By Emily Gong published on Jul 15th, 2023

DataSquad Spotlight: Kristian Allen


Kristian Allen joined UCLA Library as the Software Architect in 2008 and has been with the Digital Library Program and Data Science Center for over 15 years. As an integral part of the DSC, Kristian mainly focuses on three areas of work: teaching and instruction, deep learning machine, and working with DataSquad.

Teaching and Instruction

Certified Carpentries Instructor Kristian primarily teaches lessons related to Python, SQL and OpenRefine. Carpentries is a non-profit organization that develops a curriculum to teach CS and programming skills to people who come from non-technical backgrounds; it serves as a great resource for graduate students, staff members, and advanced undergraduates at UCLA and beyond. As a teacher, Kristian said his goal is “meet the learners where they are and make them feel confident in their abilities.” Every year, Kristian not only regularly teaches the topics he specializes in (twice a year), but also helps at other workshops and experiments with more nuanced topics, such as the recent workshop in Intro to AI for GLAM (Galleries, Libraries, Archives, and Museums).

In addition to what Carpentries usually suggests instructors do, Kristian pays special attention to learners’ feedback and makes the lessons more interesting. Since workshops have a set amount of time, it’s easy to lose track of time and miss certain parts of the lesson. For example, Kristian realized that students find the graphing section of the Python tutorial much more useful than the section on writing tests for code. Thus, he changed the lesson to accommodate what the learners were asking for - prioritizing graphing, which is more valuable to the participants. Kristian also makes an effort to use data that’s interesting to the learner rather than using any available data.

Deep Learning Machine

In addition to teaching, Kristian works alongside Leigh Phan on the Library’s Deep Learning Machine (DLM). In the past 3 years, there has been an uptaking demand for AI and ML techniques to analyze data, according to Kristian. With a GPU processor, the DLM aims to provide a quick, low-barrier-to-entry solution for researchers who hope to scale their data analysis process without waiting in front of their local computers for days, or the prohibitive costs of cloud services.

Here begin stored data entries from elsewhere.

## config.mk

```make
export PLATFORM = sky130hd
export DESIGN_NAME = mem_subsystem
export DESIGN_NICKNAME = d
export VERILOG_FILES = /design/src/rtl/bus_pkg.sv /design/src/rtl/cache_pkg.sv /design/src/rtl/cache_arbiter.sv /design/src/rtl/dcache.sv /design/src/rtl/icache.sv /design/src/rtl/mem_subsystem.sv /design/src/rtl/periph_bridge.sv
export VERILOG_INCLUDE_DIRS = /design/src /design/src/rtl
export SDC_FILE = /design/constraint.sdc
export NUM_CORES = 2
export LEC_CHECK = 0
export BUFFER_PORTS_ARGS = -buffer_cell sky130_fd_sc_hd__buf_2
export CORE_ASPECT_RATIO = 1.25
export CORE_MARGIN = 4
export CORE_UTILIZATION = 67
export DETAILED_ROUTE_END_ITERATION = 8
export PLACE_DENSITY_LB_ADDON = 0.25
export SYNTH_ARGS = -nofsm -noshare
export SYNTH_HDL_FRONTEND = slang
export SYNTH_HIERARCHICAL = 1
export SYNTH_SLANG_ARGS = --single-unit
```

## constraint.sdc

```tcl
create_clock -name clk -period 17.5 [get_ports clk]
set_input_delay 2.625 -clock clk [delete_from_list [all_inputs] [get_ports clk]]
set_output_delay 2.625 -clock clk [all_outputs]
set_load 0.02 [all_outputs]
```
--- src/rtl/cam_pkg.sv ---
package cam_pkg;

  // ==========================================================
  // Data types
  // ==========================================================

  // Raw sensor sample
  typedef logic [11:0] raw_pix_t;

  // One serial byte
  typedef logic [7:0] byte_t;

  // Transmit word, seen as a pixel code or as two bytes
  typedef union packed {
    logic [15:0] code;
    struct packed {
      byte_t hi;
      byte_t lo;
    } bytes;
  } tx_word_u;

  // ==========================================================
  // Quantisation
  // ==========================================================

  // Strictly-above thresholds on the raw value
  localparam raw_pix_t THR_HIGH = 12'd127;
  localparam raw_pix_t THR_MID  = 12'd15;
  localparam raw_pix_t THR_LOW  = 12'd7;

  // ASCII digit pairs "33" "22" "11" "00"
  localparam logic [15:0] CODE_3 = 16'h3333;
  localparam logic [15:0] CODE_2 = 16'h3232;
  localparam logic [15:0] CODE_1 = 16'h3131;
  localparam logic [15:0] CODE_0 = 16'h3030;

endpackage

--- src/rtl/pixel_streamer.sv ---
`timescale 1ns/1ps

module pixel_streamer #(
  parameter int IMG_SIDE = 28,
  parameter int TX_DEPTH = 4
) (
  input  logic                                  CLOCK_50,
  input  logic                                  KEY,
  input  logic                                  img_done,
  input  cam_pkg::raw_pix_t                     rd_data,
  input  logic                                  credit,
  output logic                                  rd_en,
  output logic [$clog2(IMG_SIDE*IMG_SIDE)-1:0]  rd_addr,
  output logic                                  word_valid,
  output cam_pkg::tx_word_u                     word,
  output logic                                  busy
);

  import cam_pkg::*;

  localparam int NPIX = IMG_SIDE * IMG_SIDE;
  localparam int AW   = $clog2(NPIX);
  localparam int CW   = $clog2(TX_DEPTH+1);

  logic          running;
  logic [AW-1:0] idx;
  logic          rd_pend;
  logic [CW-1:0] credit_cnt;

  // ==========================================================
  // Read issue
  // ==========================================================
  // A pending read already owns one of the credits
  assign rd_en   = running && (credit_cnt > CW'(rd_pend));
  assign rd_addr = idx;

  always_ff @(posedge CLOCK_50 or negedge KEY) begin
    if (!KEY) begin
      running <= 1'b0;
      idx     <= '0;
      rd_pend <= 1'b0;
    end else begin
      rd_pend <= rd_en;
      if (img_done) begin
        running <= 1'b1;
        idx     <= '0;
      end else if (rd_en) begin
        // Last pixel read ends the pass
        if (idx == AW'(NPIX-1)) begin
          running <= 1'b0;
        end
        idx <= idx + 1'b1;
      end
    end
  end

  // ==========================================================
  // Quantise and push
  // ==========================================================
  // Buffer data arrives the cycle after the read
  assign word_valid = rd_pend;

  always_comb begin
    if (rd_data > THR_HIGH) begin
      word.code = CODE_3;
    end else if (rd_data > THR_MID) begin
      word.code = CODE_2;
    end else if (rd_data > THR_LOW) begin
      word.code = CODE_1;
    end else begin
      word.code = CODE_0;
    end
  end

  // Credit count, spent on push and refilled by the transmitter
  always_ff @(posedge CLOCK_50 or negedge KEY) begin
    if (!KEY) begin
      credit_cnt <= CW'(TX_DEPTH);
    end else begin
      case ({word_valid, credit})
        2'b10:   credit_cnt <= credit_cnt - 1'b1;
        2'b01:   credit_cnt <= credit_cnt + 1'b1;
        default: credit_cnt <= credit_cnt;
      endcase
    end
  end

  // Busy until every word is out of the transmit FIFO
  assign busy = running | rd_pend | (credit_cnt != CW'(TX_DEPTH));

endmodule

Kristian has led the process of making a user management system on the DLM so that researchers can easily log in without complicated terminal commands, which can be intimidating for people with little CS experience. After surveying with researchers, Kristian mentioned that most users are using R and Python. Hence, the DSC is building both RStudio and Jupyter Lab interfaces - aiming to provide the simplest solution that works for the widest audience.

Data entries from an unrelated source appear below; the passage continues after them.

`config.mk`:
```
export PLATFORM = sky130hd
export DESIGN_NAME = uart_tx
export DESIGN_NICKNAME = d
export VERILOG_FILES = /design/src/rtl/cam_pkg.sv /design/src/rtl/uart_tx.sv
export SDC_FILE = /design/constraint.sdc
export NUM_CORES = 1
export LEC_CHECK = 0
export ABC_CLOCK_PERIOD_IN_PS = 5200
export BUFFER_PORTS_ARGS = -buffer_cell sky130_fd_sc_hd__buf_2
export CORE_AREA = 4 4 95 119
export DETAILED_ROUTE_END_ITERATION = 16
export DIE_AREA = 0 0 99 123
export PLACE_DENSITY = 0.58
export SLEW_MARGIN = 5
export SYNTH_ARGS = -nofsm -noshare
export SYNTH_HDL_FRONTEND = slang
export SYNTH_SLANG_ARGS = --single-unit
```
`constraint.sdc`:
```
create_clock -name CLOCK_50 -period 5.2 [get_ports CLOCK_50]
set_input_delay 0.78 -clock CLOCK_50 [delete_from_list [all_inputs] [get_ports CLOCK_50]]
set_output_delay 0.78 -clock CLOCK_50 [all_outputs]
set_load 0.05 [all_outputs]
```
`src/rtl/cam_pkg.sv`:
```
package cam_pkg;

  // ==========================================================
  // Data types
  // ==========================================================

  // Raw sensor sample
  typedef logic [11:0] raw_pix_t;

  // One serial byte
  typedef logic [7:0] byte_t;

  // Transmit word, seen as a pixel code or as two bytes
  typedef union packed {
    logic [15:0] code;
    struct packed {
      byte_t hi;
      byte_t lo;
    } bytes;
  } tx_word_u;

  // ==========================================================
  // Quantisation
  // ==========================================================

  // Strictly-above thresholds on the raw value
  localparam raw_pix_t THR_HIGH = 12'd127;
  localparam raw_pix_t THR_MID  = 12'd15;
  localparam raw_pix_t THR_LOW  = 12'd7;

  // ASCII digit pairs "33" "22" "11" "00"
  localparam logic [15:0] CODE_3 = 16'h3333;
  localparam logic [15:0] CODE_2 = 16'h3232;
  localparam logic [15:0] CODE_1 = 16'h3131;
  localparam logic [15:0] CODE_0 = 16'h3030;

endpackage

```
`src/rtl/uart_tx.sv`:
```
`timescale 1ns/1ps

module uart_tx #(
  parameter int BAUD_DIV = 434,
  parameter int TX_DEPTH = 4
) (
  input  logic               CLOCK_50,
  input  logic               KEY,
  input  logic               word_valid,
  input  cam_pkg::tx_word_u  word,
  output logic               txd,
  output logic               credit
);

  import cam_pkg::*;

  localparam int PW = (TX_DEPTH > 1) ? $clog2(TX_DEPTH) : 1;
  localparam int CW = $clog2(TX_DEPTH+1);
  localparam int BW = (BAUD_DIV > 1) ? $clog2(BAUD_DIV) : 1;

  tx_word_u      fifo [TX_DEPTH];
  logic [PW-1:0] wr_ptr;
  logic [PW-1:0] rd_ptr;
  logic [CW-1:0] count;
  tx_word_u      head;

  logic [9:0]    shift;
  logic [3:0]    bit_cnt;
  logic [BW-1:0] baud_cnt;
  logic          active;
  logic          lo_pend;
  byte_t         lo_byte;
  logic          tick;
  logic          byte_end;
  logic          need_load;
  logic          load_lo;
  logic          pop;

  // ==========================================================
  // Word FIFO
  // ==========================================================
  assign head = fifo[rd_ptr];

  // Word storage, written on each push
  always_ff @(posedge CLOCK_50) begin
    if (word_valid) begin
      fifo[wr_ptr] <= word;
    end
  end

  always_ff @(posedge CLOCK_50 or negedge KEY) begin
    if (!KEY) begin
      wr_ptr <= '0;
      rd_ptr <= '0;
      count  <= '0;
    end else begin
      if (word_valid) begin
        wr_ptr <= (wr_ptr == PW'(TX_DEPTH-1)) ? '0 : wr_ptr + 1'b1;
      end
      if (pop) begin
        rd_ptr <= (rd_ptr == PW'(TX_DEPTH-1)) ? '0 : rd_ptr + 1'b1;
      end
      // Pushes never exceed the free slots thanks to credits
      count <= count + CW'(word_valid) - CW'(pop);
    end
  end

  // ==========================================================
  // Byte splitter and 8N1 shifter
  // ==========================================================
  assign tick      = active && (baud_cnt == BW'(BAUD_DIV-1));
  assign byte_end  = tick && (bit_cnt == 4'd9);
  // Next byte loads on the edge that ends the stop bit
  assign need_load = !active || byte_end;
  assign load_lo   = need_load && lo_pend;
  assign pop       = need_load && !lo_pend && (count != '0);
  assign credit    = pop;
  assign txd       = shift[0];

  always_ff @(posedge CLOCK_50 or negedge KEY) begin
    if (!KEY) begin
      shift    <= '1;
      bit_cnt  <= '0;
      baud_cnt <= '0;
      active   <= 1'b0;
      lo_pend  <= 1'b0;
      lo_byte  <= '0;
    end else if (pop) begin
      // High byte goes out first while the low byte waits
      shift    <= {1'b1, head.bytes.hi, 1'b0};
      lo_byte  <= head.bytes.lo;
      lo_pend  <= 1'b1;
      bit_cnt  <= '0;
      baud_cnt <= '0;
      active   <= 1'b1;
    end else if (load_lo) begin
      shift    <= {1'b1, lo_byte, 1'b0};
      lo_pend  <= 1'b0;
      bit_cnt  <= '0;
      baud_cnt <= '0;
      active   <= 1'b1;
    end else if (byte_end) begin
      // Line rests high with nothing queued
      active   <= 1'b0;
      shift    <= '1;
      baud_cnt <= '0;
    end else if (tick) begin
      shift    <= {1'b1, shift[9:1]};
      bit_cnt  <= bit_cnt + 1'b1;
      baud_cnt <= '0;
    end else if (active) begin
      baud_cnt <= baud_cnt + 1'b1;
    end
  end

endmodule

```
==> results.cfg <==
[global_routing]
grt_pass1_wl_um = 13300
grt_overflow = 0
antenna_found_initial = 0
grt_max_degree = 40
grt.total_usage_pct = 14.0
grt_pass1_vias = 2614

[synth]
yosysSeqAreaShare_pct = 64.6
synth-async-reset-ratio_pct = 37.9
synthDistinctLibCells = 44
synth_area_um2 = 4500
synth_area_leader_cell = edfxtp_1
syn_avg_cell_area_um2 = 15.0
syn_inst = 300
synth_top_area_share_pct = 42.7
syn_nets = 331
synth-main-ff-cell = edfxtp_1
synth_seq_cells = 103
synth_edf_count = 64
yosysWarnings = 0
yosys-top-cells-area = edfxtp_1, dfrtp_1, mux4_2, dfstp_2, ha_1

[clock_tree]
clkSinkCount = 103
clockBufferDepth = 2
cts.htree.levels = 3
ctsHoldBuffers = 0
cts.clk_slew.worst_paths_ns = 0.07
root_buffer = clkbuf_16
clock_latency_ns = 0.34
cts_resized = 0
cts_buffers = 9
cts_setup_buffers = 0
cts_tree = built

[sta]
fmax_mhz = 275
fin_worst_skew_ns = 0.00798
slew_violations = 0
setup-tns-final_ns = 0
setup_viol = 0
hold_viol = 0
fin_hold_ws_ns = 0.506
finalCriticalPeriod_ns = 3.63
relSlewSlack_pct = 41.3
worstMarginPinSlew_ns = 0.881
timing.final.crit_share_pct = 69.9
rsz0062_at_grt = no

[finish]
diodes = 0
area_growth_pct = 11.2
fill_cells = 869
fin_util_pct = 49.5
finalNetCount = 351
drive_gt1_share_pct = 23.4

[detailed_routing]
ant_nets = 0
drc = 0
drt_first_pass_iters = 4
wl_per_cell_um = 17.1
drtIter0Drc = 111
wl_um = 7770
vias = 2489
vias_per_cell = 5.48

[worst_hold_path]
worstHoldPathType = reg -> reg
hp-start = lo_byte[6]$_DFFE_PN0N_

[place]
dpl.hpwl_um = 5230
gp_congestion = 0.789
port_buffers = 20

[setup_path]
crit_required_ns = 4.42
cpPeakStageDelay_ns = 0.60
worstPathMaxFanout = 12
crit_start = baud_cnt[3]$_DFFE_PN0P_
path_cells = or3b_1 > o41ai_4 > nand3_2 > inv_1 > buf_2
reg2reg_from = baud_cnt[3]$_DFFE_PN0P_
start_kind = register
crit_buf_inv = 2
worstSetupPathType = reg -> out
cp.arrival_ns = 2.85
worst_path_max_delay_cell = o41ai_4
endpoint_kind = output port
path_delay_family = simple AND/OR/NAND/NOR gates

[run_status]
status = finished clean

[die]
rows = 41
start_util_pct = 44.6
die_h_um = 123
die_x_um = 99
dieArea_um2 = 12200
io_pins = 21
core_um2 = 10100

[pwr]
power_mw = 2.13
leakage_nw = 1.90
peakVddDrop_v = 0.000231
powerDensity_nw_per_um2 = 425

[run]
drv.max_cap_violation_count = 0
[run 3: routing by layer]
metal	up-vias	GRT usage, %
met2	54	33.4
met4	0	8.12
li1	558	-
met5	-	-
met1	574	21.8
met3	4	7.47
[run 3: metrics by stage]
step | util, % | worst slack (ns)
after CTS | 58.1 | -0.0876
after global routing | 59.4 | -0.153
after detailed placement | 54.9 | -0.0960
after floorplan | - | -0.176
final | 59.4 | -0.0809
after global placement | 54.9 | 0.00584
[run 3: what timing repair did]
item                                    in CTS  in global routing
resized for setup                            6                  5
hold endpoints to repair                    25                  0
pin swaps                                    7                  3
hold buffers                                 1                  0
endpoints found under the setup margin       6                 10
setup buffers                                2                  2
--- config.mk ---
export PLATFORM = sky130hd
export DESIGN_NAME = port_arbiter
export DESIGN_NICKNAME = d
export VERILOG_FILES = /design/src/source/mem_tile_pkg.sv /design/src/source/port_arbiter.sv
export VERILOG_INCLUDE_DIRS = /design/src /design/src/source
export SDC_FILE = /design/constraint.sdc
export NUM_CORES = 1
export LEC_CHECK = 0
export BUFFER_PORTS_ARGS = -buffer_cell sky130_fd_sc_hd__buf_4
export CORE_AREA = 2 2 175 177
export CTS_CLUSTER_DIAMETER = 40
export DETAILED_ROUTE_END_ITERATION = 7
export DIE_AREA = 0 0 177 179
export GPL_ROUTABILITY_DRIVEN = 1
export MAX_ROUTING_LAYER = met4
export SLEW_MARGIN = 20
export SYNTH_ARGS = -nofsm -noshare
export SYNTH_HDL_FRONTEND = slang
export SYNTH_SLANG_ARGS = --single-unit
--- constraint.sdc ---
create_clock -name clk_i -period 4.3 [get_ports clk_i]
set_clock_uncertainty 0.1 [all_clocks]
set_input_delay 0.86 -clock clk_i [delete_from_list [all_inputs] [get_ports clk_i]]
set_output_delay 0.86 -clock clk_i [all_outputs]
set_load 0.03 [all_outputs]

As more and more researchers and graduate students come to the DSC with medium to large-sized data, the DLM will provide great convenience to the campus community. “Once the login system is complete,” Kristian said, “the Deep Learning Machine will be open to anyone on campus.”

Working with DataSquad

Last but not least, Kristian works closely with DataSquad members on consulting projects. He sets up the project for student workers by providing background information and preliminary research, such as helpful libraries and examples from other sources. Rather than having nebulous project scopes, Kristian clearly defines objectives and breaks them down into smaller tasks for consultants, which has been extremely helpful for the students.

For example, for the Orang Asli Study, Kristian frequently meets with the DataSquad consultant, Shail, to discuss coding issues and provide feedback. When Shail worked on the base cases for text extraction, Kristian helped identify edge cases and provided detailed instructions on handling them. Combining the methods, Shail developed a robust way to help reduce ambiguity when extracting question text in a noisy environment with proprietary encodings, such as Microsoft Word, and ambiguous and dual-meaning symbols, like parentheses, enumerated statements and missing termination data.

While Kristian’s known as the Software Architect on his profile, he does so much more than build software for Digital Library Program and Data Science Center - he’s an experienced instructor, a skilled developer, and a dedicated mentor. We appreciate Kristian’s contribution to all the areas we mentioned above and the ones we couldn’t mention in this highlight article!